Tras la guerra o el desastre natural, llega el olvido. ¿Por eso vuelve?Debemos volver. Y ves que países como Japón o EEUU pronto se reconstruyen y parece que no ha pasado nada. Sin embargo, Haití un año después seguía igual. Depende de los países; de lo que se hacen con las ayudas y de los recursos que tienen.Hace 20 años, para una mujer llevar una vida tan nómada suponía renunciar a una familia. Y no ha sido su caso.Tengo una familia amorosa con dos hijos y una pareja de la que estoy superenamorada. Se puede. Aunque es cierto que cuando tus hijos son pequeñitos, hay muchas presión social para las mujeres. Pero sI hubiera renunciado a eso para estar más presente, no habría sido mejor madre. Habría sido una madre amargada. Ahora el periodismo se hace desde las redacciones. ¿El reporterismo es el único reducto que se nutre de la calle?Sigo defendiendo que haya más periodistas sobre el terreno.

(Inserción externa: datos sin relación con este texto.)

## src/rtl/board_pkg.sv

```systemverilog
// Shared definitions for the board shuffler and the in-game FSM tile RAM word format.
package board_pkg;

   localparam int unsigned NUM_TILES = 16;
   localparam int unsigned NUM_PAIRS = 8;

   // Tile RAM word layout: [7:2] tile id, [1] flip, [0] cursor
   localparam int unsigned ID_MSB     = 7;
   localparam int unsigned ID_LSB     = 2;
   localparam int unsigned FLIP_BIT   = 1;
   localparam int unsigned CURSOR_BIT = 0;

   localparam logic [15:0] LFSR_DEFAULT = 16'hACE1;

   typedef enum logic [2:0] {
      StIdle    = 3'd0,
      StFill    = 3'd1,
      StShuffle = 3'd2,
      StWrite   = 3'd3,
      StDone    = 3'd4
   } state_e;

   // Builds a tile RAM word: face-down tile with an optional cursor
   function automatic logic [7:0] make_word(input logic [2:0] id, input logic cursor);
      logic [7:0] w;
      w                 = '0;
      w[ID_MSB:ID_LSB]  = {3'b000, id};
      w[FLIP_BIT]       = 1'b0;
      w[CURSOR_BIT]     = cursor;
      return w;
   endfunction

endpackage

```

## src/rtl/board_shuffler_lfsr16.sv

```systemverilog
// 16-bit Fibonacci LFSR (taps 16,14,13,11) that can never sit in the all-zero state.
module lfsr16
   import board_pkg::*;
(
   input  logic        clk_i,
   input  logic        resetn_i,
   input  logic        load_i,
   input  logic [15:0] load_val_i,
   input  logic        step_i,
   output logic [15:0] q_o
);

   logic [15:0] q_q, q_d;

   // Next state: load wins over step; a zero load is swapped for the default seed
   always_comb begin
      q_d = q_q;
      if (load_i) begin
         q_d = (load_val_i == 16'h0000) ? LFSR_DEFAULT : load_val_i;
      end else if (step_i) begin
         q_d = {q_q[14:0], q_q[15] ^ q_q[13] ^ q_q[12] ^ q_q[10]};
      end
   end

   // State register with synchronous active-low reset
   always_ff @(posedge clk_i) begin
      if (!resetn_i) begin
         q_q <= LFSR_DEFAULT;
      end else begin
         q_q <= q_d;
      end
   end

   assign q_o = q_q;

endmodule

```

## src/rtl/board_shuffler.sv

```systemverilog
// Builds a shuffled 4x4 board of 8 tile pairs and writes all 16 words into tile RAM.
module board_shuffler
   import board_pkg::*;
#(
   parameter logic [15:0] SEED       = 16'hACE1,
   parameter bit          FIXED_SEED = 1'b0
) (
   input  logic       clk_i,
   input  logic       resetn_i,
   input  logic       start_i,
   output logic [3:0] addr_o,
   output logic [7:0] wdata_o,
   output logic       we_o,
   output logic       busy_o,
   output logic       done_o,
   output logic       board_ready_o
);

   localparam logic [15:0] SeedEff = (SEED == 16'h0000) ? LFSR_DEFAULT : SEED;

   state_e      state_q, state_d;
   logic [2:0]  tile_q [NUM_TILES];
   logic [2:0]  tile_d [NUM_TILES];
   logic [3:0]  i_q, i_d;
   logic [3:0]  k_q, k_d;
   logic [15:0] cnt_q;

   logic [3:0]  addr_q, addr_d;
   logic [7:0]  wdata_q, wdata_d;
   logic        we_q, we_d;
   logic        busy_q, busy_d;
   logic        done_q, done_d;
   logic        board_ready_q, board_ready_d;

   logic        lfsr_load;
   logic        lfsr_step;
   logic [15:0] lfsr_load_val;
   logic [15:0] lfsr_q;
   logic [3:0]  j;
   logic        unused_lfsr;

   assign lfsr_load_val = FIXED_SEED ? SeedEff : (SeedEff ^ cnt_q);
   assign j             = lfsr_q[3:0];
   assign unused_lfsr   = ^lfsr_q[15:4];

   lfsr16 u_lfsr (
      .clk_i      (clk_i),
      .resetn_i   (resetn_i),
      .load_i     (lfsr_load),
      .load_val_i (lfsr_load_val),
      .step_i     (lfsr_step),
      .q_o        (lfsr_q)
   );

   // FSM next state, Fisher-Yates swap and registered-output next values
   always_comb begin
      state_d       = state_q;
      tile_d        = tile_q;
      i_d           = i_q;
      k_d           = k_q;
      lfsr_load     = 1'b0;
      lfsr_step     = 1'b0;
      addr_d        = addr_q;
      wdata_d       = wdata_q;
      we_d          = 1'b0;
      done_d        = 1'b0;
      board_ready_d = board_ready_q;

      unique case (state_q)
         StIdle: begin
            if (start_i) begin
               state_d       = StFill;
               lfsr_load     = 1'b1;
               board_ready_d = 1'b0;
            end
         end
         StFill: begin
            for (int t = 0; t < NUM_TILES; t++) begin
               tile_d[t] = 3'(t >> 1);
            end
            i_d     = 4'd15;
            state_d = StShuffle;
         end
         StShuffle: begin
            lfsr_step = 1'b1;
            // j above i is rejected rather than reduced, keeping the shuffle unbiased
            if (j <= i_q) begin
               tile_d[i_q] = tile_q[j];
               tile_d[j]   = tile_q[i_q];
               i_d         = i_q - 4'd1;
               if (i_q == 4'd1) begin
                  k_d     = 4'd0;
                  state_d = StWrite;
               end
            end
         end
         StWrite: begin
            we_d    = 1'b1;
            addr_d  = k_q;
            wdata_d = make_word(tile_q[k_q], (k_q == 4'd0));
            k_d     = k_q + 4'd1;
            if (k_q == 4'd15) begin
               state_d = StDone;
            end
         end
         StDone: begin
            done_d        = 1'b1;
            board_ready_d = 1'b1;
            state_d       = StIdle;
         end
         default: begin
            state_d = StIdle;
         end
      endcase

      busy_d = (state_d != StIdle);
   end

   // State, tile array, indices, free-running counter and output registers
   always_ff @(posedge clk_i) begin
      if (!resetn_i) begin
         state_q       <= StIdle;
         for (int t = 0; t < NUM_TILES; t++) begin
            tile_q[t] <= 3'd0;
         end
         i_q           <= 4'd0;
         k_q           <= 4'd0;
         cnt_q         <= 16'd0;
         addr_q        <= 4'd0;
         wdata_q       <= 8'd0;
         we_q          <= 1'b0;
         busy_q        <= 1'b0;
         done_q        <= 1'b0;
         board_ready_q <= 1'b0;
      end else begin
         state_q       <= state_d;
         tile_q        <= tile_d;
         i_q           <= i_d;
         k_q           <= k_d;
         cnt_q         <= cnt_q + 16'd1;
         addr_q        <= addr_d;
         wdata_q       <= wdata_d;
         we_q          <= we_d;
         busy_q        <= busy_d;
         done_q        <= done_d;
         board_ready_q <= board_ready_d;
      end
   end

   assign addr_o        = addr_q;
   assign wdata_o       = wdata_q;
   assign we_o          = we_q;
   assign busy_o        = busy_q;
   assign done_o        = done_q;
   assign board_ready_o = board_ready_q;

endmodule
```

## config.mk

```make
export PLATFORM = sky130hd
export DESIGN_NAME = board_shuffler
export DESIGN_NICKNAME = d
export VERILOG_FILES = /design/src/rtl/board_pkg.sv /design/src/rtl/board_shuffler_lfsr16.sv /design/src/rtl/board_shuffler.sv
export SDC_FILE = /design/constraint.sdc
export NUM_CORES = 1
export LEC_CHECK = 0
export ABC_AREA = 0
export CAP_MARGIN = 15
export CORE_MARGIN = 8
export CORE_UTILIZATION = 56
export DETAILED_ROUTE_END_ITERATION = 6
export PLACE_DENSITY = 0.79
export SYNTH_ARGS = -nofsm -noshare
export SYNTH_HDL_FRONTEND = slang
export SYNTH_SLANG_ARGS = --single-unit
```

## constraint.sdc

```tcl
create_clock -name clk_i -period 2.78 [get_ports clk_i]
set_clock_uncertainty 0.1 [all_clocks]
set_input_delay 0.556 -clock clk_i [delete_from_list [all_inputs] [get_ports clk_i]]
set_output_delay 0.556 -clock clk_i [all_outputs]
set_load 0.01 [all_outputs]
```

# Word-level counts from Yosys, hierarchy flattened
# Cells that the tools add are included.
# classes
n_reduce_logical	13
muxes	37
eq_ne	9
order_cmp	6
n_addsub	3
bitwise_logic	7
# op_table
operator	n
bitwise mux 48 bit	2
case mux 48 bit (2 select lines)	1
2-to-1 mux 16 bit	3
2-to-1 mux 48 bit	1
binary-select mux 3 bit (select 4 bit)	3
2-to-1 mux 3 bit	12
demux 3 bit (select 4 bit)	2
adder 16 x 1 -> 16 bit (second input constant)	1
zero test 16 bit	1
case mux 4 bit (2 select lines)	2
>= comparator 5 bit (second input constant)	3
inverter 4 -> 5 bit	3
2-to-1 mux 4 bit	3
case mux 3 bit (4 select lines)	1
less-than comparator 5 x 1 -> 1 bit (second input constant)	2
inverter 8 bit	1
nonzero test 2 bit	4
equality test 3 x 2 -> 1 bit (second input constant)	2
2-to-1 mux 1 bit	6
inequality test 2 bit (second input constant)	3
adder 4 x 1 -> 4 bit (second input constant)	1
equality test 4 x 1 -> 1 bit (second input constant)	1
equality test 4 bit (second input constant)	1
less-or-equal comparator 4 bit	1
other kinds (11)	15
# word_totals
elab_cells	102
regBits	103
output_inout_bits	16

# Logic depth before layout (Yosys ltp)
# logic_depth
depth_word	9
ltp_mapped	11
mapped_depth_nobuf	8

# Cells and area by module
# Synthesis repeated with hierarchy kept, for this count alone.
# hier_totals
cells_unflattened	739
hier_area_um2	6419.9
# by_module_without_submodules
mod	area_each_um2	cells_per_inst	instances
board_shuffler	5621.6	651	1
lfsr16	798.3	88	1

# Least setup slack after synthesis
# No wires, ideal clock.
# synth_path
path_type	reg2reg
start	register i_q[1]
end	register tile_q[0] (netlist name)
arrival_ns	2.444
path_slack_ns	0.118
path_buffers	3
path_stages_with_launch	12
cell_sequence	dfxtp_1 > buf_6 > buf_2 > inv_1 > ha_1 > and4_1 > and2_1 > a31oi_2 > clkbuf_1 > a21oi_1 > o221ai_1 > nor2_1
# synth_via
elab_chain_len	9
elab_cells_between_ends	16
# synth_rtl
item	line_no	text
start, declared	board_shuffler.sv:24	logic [3:0] i_q, i_d;
start signal, assigned	board_shuffler.sv:138	i_q <= i_d;
inverter 4 -> 5 bit (not written as such)	board_shuffler.sv:88, board_shuffler.sv:89	
>= comparator 5 bit (not written as such) or less-than comparator 5 x 1 -> 1 bit (tied branches)	board_shuffler.sv:88	tile_d[i_q] = tile_q[j];
logical AND 1 bit (not written as such)	board_shuffler.sv:88	
2-to-1 mux 3 bit (not written as such)	board_shuffler.sv:88	
demux 3 bit (select 4 bit)	board_shuffler.sv:88	
bitwise mux 48 bit	board_shuffler.sv:88	
bitwise mux 48 bit	board_shuffler.sv:89	tile_d[j] = tile_q[i_q];
2-to-1 mux 48 bit	board_shuffler.sv:87	if (j <= i_q) begin
case mux 48 bit (2 select lines)	board_shuffler.sv:69	unique case (state_q)
end signal, assigned	board_shuffler.sv:137	tile_q <= tile_d;
end, declared	board_shuffler.sv:22	logic [2:0] tile_q [NUM_TILES];
# Parallel ways exist; a longest one is shown, timed or not. The select of a mux whose other input is x is not followed.
# A chain may end at the register's enable or synchronous reset.

# Worst setup path in the final report
# layout_path
start	register u_lfsr.q_q[1] (netlist: u_lfsr.q_o[1])
end	register tile_q[23] (netlist name)
# layout_via
elab_chain_len	8
elab_cells_between_ends	16
# layout_rtl
item	line_no	text
start, declared	board_shuffler_lfsr16.sv:13	logic [15:0] q_q, q_d;
start signal, assigned	board_shuffler_lfsr16.sv:30	q_q <= q_d;
inverter 4 -> 5 bit (not written as such)	board_shuffler.sv:88, board_shuffler.sv:89	
>= comparator 5 bit (not written as such), or another cell as far along	board_shuffler.sv:89	
logical AND 1 bit (not written as such) or 2-to-1 mux 3 bit (tied branches)	board_shuffler.sv:89, board_shuffler.sv:88	
2-to-1 mux 3 bit, on equally long branches	board_shuffler.sv:89, board_shuffler.sv:88	
demux 3 bit (select 4 bit) or bitwise mux 48 bit (tied branches)	board_shuffler.sv:89, board_shuffler.sv:88	
bitwise mux 48 bit	board_shuffler.sv:89	
2-to-1 mux 48 bit	board_shuffler.sv:87	
case mux 48 bit (2 select lines)	board_shuffler.sv:69	
# Parallel ways exist; a longest one is shown, timed or not. The select of a mux whose other input is x is not followed.

==> results.cfg <==
[detailed_routing]
first_iter_violations = 911
vias = 6292
antenna_left = 0
vias_per_cell = 6.93
routed_wl_mm = 20.5
drc = 0
routedWlPerCell_um = 22.6
first_pass_iters = 6

[critical_path]
cp_top_family = multiplexers
cp.arrival_ns = 2.73
critPathSlowestCell = mux4_2
rr_worst_depth = 8
crit_cells = 8
path_cells = buf_6 > mux4_2 > mux2i_1 > or2_2 > o21ai_0 > buf_4 > nor2_1 > a311oi_1
critPathKind = flip-flop to flip-flop
cp_data_required_time_ns = 2.89
r2r_setup_slack_ns = 0.15
cp-end-kind = flip-flop
crit_path_start_kind = flip-flop
cp_max_fo = 33
cpPeakStageDelay_ns = 0.56
critical_path_buf_inv_count = 2

[place]
place.gp.congestion = 1.00
io_buffers = 14
dp_hpwl_mm = 14.9
dp.cells = 892
place_area_sq_mm = 0.00671

[cts]
clkSlewWorstSetupHoldPaths_ns = 0.08
clock_path_buffers = 2
cts_tree = yes
cts_setup_buffers = 0
h-tree-depth = 3
clk-insertion-delay-late_ns = 0.36
cts-root-buf = clkbuf_16
cts_resized = 1
clock_sinks = 103
cts_buffers = 9
ctsHoldBuffers = 0

[hold_path]
hold_path_depth = 2
worstHoldPathType = flip-flop to flip-flop

[logic_synthesis]
netlist_top_cells_count = 103 x dfxtp_1, 101 x nand2_1, 56 x nor2_1
yosysMostFrequentCell = dfxtp_1
synth_top_area_share = 0.323
synth_area_leaders = dfxtp_1 32%, mux4_2 7.4%, nand2_1 5.9%
avgSynthCellArea_sq_um = 8.48
synth_edf_count = 0
yosys_warnings = 0
yosysTopAreaCell = dfxtp_1
synth-seq-cells = 103
yosysUniqueCellTypes = 59
synth_cells = 752
ys_seq_area_frac = 0.323
synth_flop_cell = dfxtp_1
ys_async_sr_fraction = 0
syn_area_sq_mm = 0.00638

[grt]
grt_pass1_vias = 5804
grt_pass1_wl_mm = 31.7
grt_start_max_net_pins = 68
antenna_found_initial = 0
grt_usage = 0.272
overflow = 0

[floorplanning]
die_x_um = 123
initial_utilization = 0.566
core_sq_mm = 0.0113
dieArea_sq_mm = 0.0151
die_h_um = 123
fp-row-count = 39
io_pins = 19

[cells_and_area]
num-fill-cells = 969
antennaDiodeCount = 0
nets = 775
design_area_sq_mm = 0.00703
regArea_sq_mm = 0.00206
final_cells = 908
area_delta_synth_final_pct = 10.2
drive_gt1_frac = 0.119
fin_util = 0.623
multi_input_area_sq_mm = 0.00401

[power_and_ir_drop]
p_leak_nw = 2.56
ir_drop_uv = 358
powerDensity_mw_per_mm2 = 596

[sta]
worstMarginPinSlew_ns = 0.793
period_minus_slack_ns = 2.63
rsz0062_at_grt = false
tns_ns = 0
setup_viol = 0
max_freq_mhz = 381
finalHoldViolCount = 0
relSlewSlack = 0.470
drv_slew = 0
period_share = 0.945

[job]
max_cap_violations = 0

[outcome]
outcome = complete, no violations
[state kept, by name (all words and copies together), names as in the netlist]
register / count
tile_q: 48
we_o: 1
cnt_q: 16
busy_o: 1
k_q: 4
i_q: 4
state_q: 3
addr_o: 4
board_ready_o: 1
done_o: 1
u_lfsr.q_o: 16
wdata_o: 4
[logic make-up (layout without fill, tap and decap cells)]
family,count (synthesis),in the layout,synth area share
mux,55,55,0.148
other cells,1,4,0.000588
fa+ha+maj,12,12,0.0235
buf+inv,73,83,0.0526
compound gates,171,171,0.184
flops,103,103,0.323
xor+xnor,20,20,0.0275
simple gates,317,317,0.240
[final cells by class]
class / count / share of cell area
repair buffers: 53 / 0.0614
clock buffers: 11 / 0.0360
inverters: 14 / 0.00748
well taps: 143 / 0.0255
flip-flops and latches: 103 / 0.293
multi-input cells: 579 / 0.570
clock inverters: 5 / 0.00588
[worst paths after layout]
check | start | endpoint
worst min register to register | wdata_o[3] | wdata_o[3]
worst min-delay path | wdata_o[3] | wdata_o[3]
worst max-delay path | u_lfsr.q_o[1] | tile_q[23]
worst max register to register | u_lfsr.q_o[1] | tile_q[23]
[layout by cell type, fill, tap and decap left out, types with 8 or more instances in the layout]
| cell type | netlist | routed |
|---|---|---|
| dfxtp_1 | 103 | 103 |
| nand2_1 | 101 | 101 |
| nor2_1 | 56 | 55 |
| nand3_1 | 48 | 48 |
| buf_4 | 6 | 38 |
| o21ai_0 | 35 | 34 |
| a21oi_1 | 31 | 31 |
| nor3_1 | 29 | 29 |
| mux2i_1 | 23 | 23 |
| mux4_2 | 21 | 21 |
| and2_1 | 16 | 16 |
| nor2b_1 | 15 | 15 |
| nand4_1 | 15 | 15 |
| inv_1 | 14 | 14 |
| o211ai_1 | 14 | 14 |
| a22oi_1 | 14 | 14 |
| o221ai_1 | 13 | 13 |
| clkdlybuf4s50_1 | 0 | 13 |
| xnor2_1 | 12 | 12 |
| ha_1 | 12 | 12 |
| a211oi_1 | 11 | 11 |
| a21boi_0 | 10 | 10 |
| clkbuf_16 | 0 | 9 |
| mux4_1 | 8 | 8 |
| and3_1 | 8 | 8 |
| xor2_1 | 8 | 8 |
[power by group]
| group | total, W | leakage, nW | switching [W] | internal (W) |
|---|---|---|---|---|
| logic | 0.00122 | 1.58 | 0.000773 | 0.000446 |
| clock network | 0.00126 | 0.144 | 0.000597 | 0.000665 |
| registers | 0.00171 | 0.840 | 0.000117 | 0.00159 |
| total | 0.00419 | 2.56 | 0.00149 | 0.00270 |
[through the flow]
stage | worst slack (ns) | hold slack, ns | power (W)
after floorplan | 0.118 | 0.335 | 0.00248
after global placement | 0.0449 | 0.342 | 0.00287
after detailed placement | 0.00711 | 0.351 | 0.00289
after CTS | 0.0847 | 0.362 | 0.00414
after global routing | 0.0176 | 0.380 | 0.00433
final | 0.154 | 0.357 | 0.00419
[layer usage]
| layer | GRT usage | wire length (um) |
|---|---|---|
| met1 | 0.343 | 7920 |
| met2 | 0.429 | 9290 |
| met3 | 0.0681 | 2380 |
| met4 | 0.129 | 945 |
| met5 | 0 | 0 |
[worst min-delay path, cell delays in order (launching register included)]
cell and delay (ns):
dfxtp_1 0.31, nand2_1 0.05, a21oi_1 0.05
No activity file was read; power rests on OpenSTA's default activity.
==> RTL edit 1, RTL diff (same settings) <==
The parameter `FIXED_SEED` goes from 1'b0 to 1'b1.
--- a/src/rtl/board_shuffler.sv
+++ b/src/rtl/board_shuffler.sv
@@ -3,7 +3,7 @@
    import board_pkg::*;
 #(
    parameter logic [15:0] SEED       = 16'hACE1,
-   parameter bit          FIXED_SEED = 1'b0
+   parameter bit          FIXED_SEED = 1'b1
 ) (
    input  logic       clk_i,
    input  logic       resetn_i,
Behaviour: no difference found for any inputs over 10 cycles, from zero or initial values and one cycle with resetn_i low; that may be too few to reach the edited logic, so the function may still have changed.
==> RTL edit 1 against the original RTL <==
- sequential power shrank 16%
- utilization grew 0.15 points
- die area shrank 11%
- clock power shrank 24%
- routed wire length shrank 13%
- power shrank 24%
- area after synthesis shrank 12%
- setup slack gained 20 ps
- sequential cell count shrank 16
- global-route usage is essentially flat
- cell count shrank 13%
- via count shrank 13%
- design area shrank 13%
- largest cell class unchanged
- highest routed layer unchanged
==> RTL edit 1: results (changes against the original RTL) <==
Placement
  • Placed cell count: 770 (-14%)
  • Placer's final routability congestion estimate: 1.06 (+6.1%)
  • Dpl ws: 224 ps (+217 ps)
  • Placed Area: 5860 µm² (-13%)
  • HPWL Detailed: 12.9 mm (-13%)

Drt
  • DR vias/cell: 6.93 (about the same)
  • Drt first-iter violations: 829 (-9.0%)
  • Post-DR wirelength/cell: 22.7 µm (+0.24%)
  • Drt total wl: 17.8 mm (-13%)
  • First-pass DRT Iterations: 5 (-1)

Outcome
  • Status: complete, no violations

Min path
  • Hold crit path type: flip-flop to flip-flop
  • Hold Path Stages: 2 (unchanged)

Logic synthesis
  • Post-synth cell types: 69 (+17%)
  • Ys flop type: dfxtp_1
  • Synth Warn #: 0 (unchanged)
  • Synth area leaders: dfxtp_1 (31%), mux4_2 (11%), nand2_1 (6.8%)
  • Synth Area in Compound Gates: 18.1% (-0.30 points)
  • Fraction of registers with async set/reset: 0% (unchanged)
  • Post-synthesis mux area share: 17.4% (+2.6 points)
  • Synth top cells by count: nand2_1 (101), dfxtp_1 (87), nand3_1 (47)
  • Seq/Total Area, Yosys: 31.1% (-1.3 points)
  • Gate Count Post-Synth: 645 (-14%)
  • Synth Area in XOR/XNOR: 1.09% (-1.7 points)
  • Adder-Cell Fraction of Synth Area: 2.23% (-0.12 points)

Setup path
  • Crit-path max cell delay: 540 ps (-20 ps)
  • Reg2Reg Depth: 7 (-1)
  • CP Data Arrival Time: 2790 ps (+60 ps)
  • Slowest cell on the critical path: o21ai_2
  • CP top delay family: simple AND/OR/NAND/NOR gates
  • Crit-path max FO: 18 (-45%)

Global route
  • Initial antenna violation count: 0 (unchanged)
  • First-pass GRT wire length: 28.3 mm (-11%)
  • Gr usage total: 27.3% (+0.048 points)
  • Vias in the first global route: 5,092 (-12%)
  • Pin count of the biggest net entering global routing: 36 (-47%)

Clocking
  • Clk_lat worst skew: 370 ps
  • CTS Root Cell: clkbuf_8
  • CTS Buf Count: 9 (unchanged)
  • Clk buf depth: 2 (unchanged)
  • Clock Pin Slew Worst Setup and Hold Paths: 90 ps

Layout
  • Nets: 661 (-15%)
  • Seq. cell area: 1740 µm² (-16%)
  • Biggest register: tile_q
  • Layout cells sized above 1: 16.4% (+4.5 points)
  • # fillers: 841 (-13%)

Pwr
  • Maximum VDD drop: 401 µV (+12%)
  • Static Leak: 2.04 nW (-20%)

STA
  • Worst Max-Slew Pin Slew: 791 ps (-1.16 ps)
## RTL edit 1: cell count changes in the layout (fill, tap and decap cells not counted), sizes merged, moves of 9 or more
cell,unedited run,this run
dfxtp,103,87
o21ai,35,22
a21boi,10,0
nor2,56,42
mux2i,23,10
buf,40,31
nand4,15,5
a22oi,14,4
and2,16,5
## RTL edit 1: area by class of cell
| cell class | count | area share (%) |
|---|---|---|
| clock buffers | 10 | 2.26 |
| repair buffers | 45 | 6.34 |
| multi-input cells | 493 | 58.0 |
| flip-flops and latches | 87 | 28.6 |
| inverters | 12 | 0.741 |
| clock inverters | 6 | 1.23 |
| well taps | 133 | 2.74 |
## RTL edit 1: worst paths after layout
check / start / end / slack (ps)
max: u_lfsr.q_o[1]$_SDFFE_PP0P_ / tile_q[38]$_SDFFE_PN0P_ / 170
max reg2reg: u_lfsr.q_o[1]$_SDFFE_PP0P_ / tile_q[38]$_SDFFE_PN0P_ / 170
min: u_lfsr.q_o[11]$_SDFFE_PP1P_ / u_lfsr.q_o[12]$_SDFFE_PP0P_ / 360
min reg2reg: u_lfsr.q_o[11]$_SDFFE_PP1P_ / u_lfsr.q_o[12]$_SDFFE_PP0P_ / 360
## RTL edit 1: cells by family (layout without fill, tap and decap cells)
family                     count (synthesis)  after routing
adders and majority gates                 10             10
buffers and inverters                     68             73
DFF                                       87             87
and+or+nand+nor                          281            281
other                                      1              4
xor gates and xnor gates                   7              7
AOI/OAI and AO/OA                        139            139
muxes                                     52             52
## RTL edit 1: timing repair
action	in CTS	in global routing
hold buffers	0	0
endpoints found under the setup margin	0	4
gates resized for setup	0	1
## RTL edit 1: power breakdown
group / internal (mW) / switching [mW] / leakage, nW
Sequential: 1.33 / 0.106 / 0.708
Combinational: 0.307 / 0.479 / 1.22
Clock: 0.454 / 0.502 / 0.105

A mí la calle me lo da todo. En una redacción me muero. Soy como un pajarito en una jaula.

“A mí la calle me lo da todo. En una redacción me muero. Soy como un pajarito en una jaula”

¿La inteligencia artificial es un peligro para el periodismo, pero no para el reporterismo?Yo soy fan. La utilizo y puede ser una herramienta útil. No podemos ir con la bandera de: esto no. Debemos intentar entenderlo.Una pregunta, ¿es cómodo su sofá? Porque igual no ha tenido mucha ocasión de probarlo. Cuando no viaja, participa en maratones, baila salsa…(Ríe) Siempre que puede salgo a correr. Me recoloca las ideas. Y me encanta bailar.¿Y cuando llegue la jubilación y el momento de dejar el periodismo? SI llega un día que no me puedo ni mover, seguiré haciendo mis ‘podcast’. Ahora tenemos muchas maneras de seguir comunicando.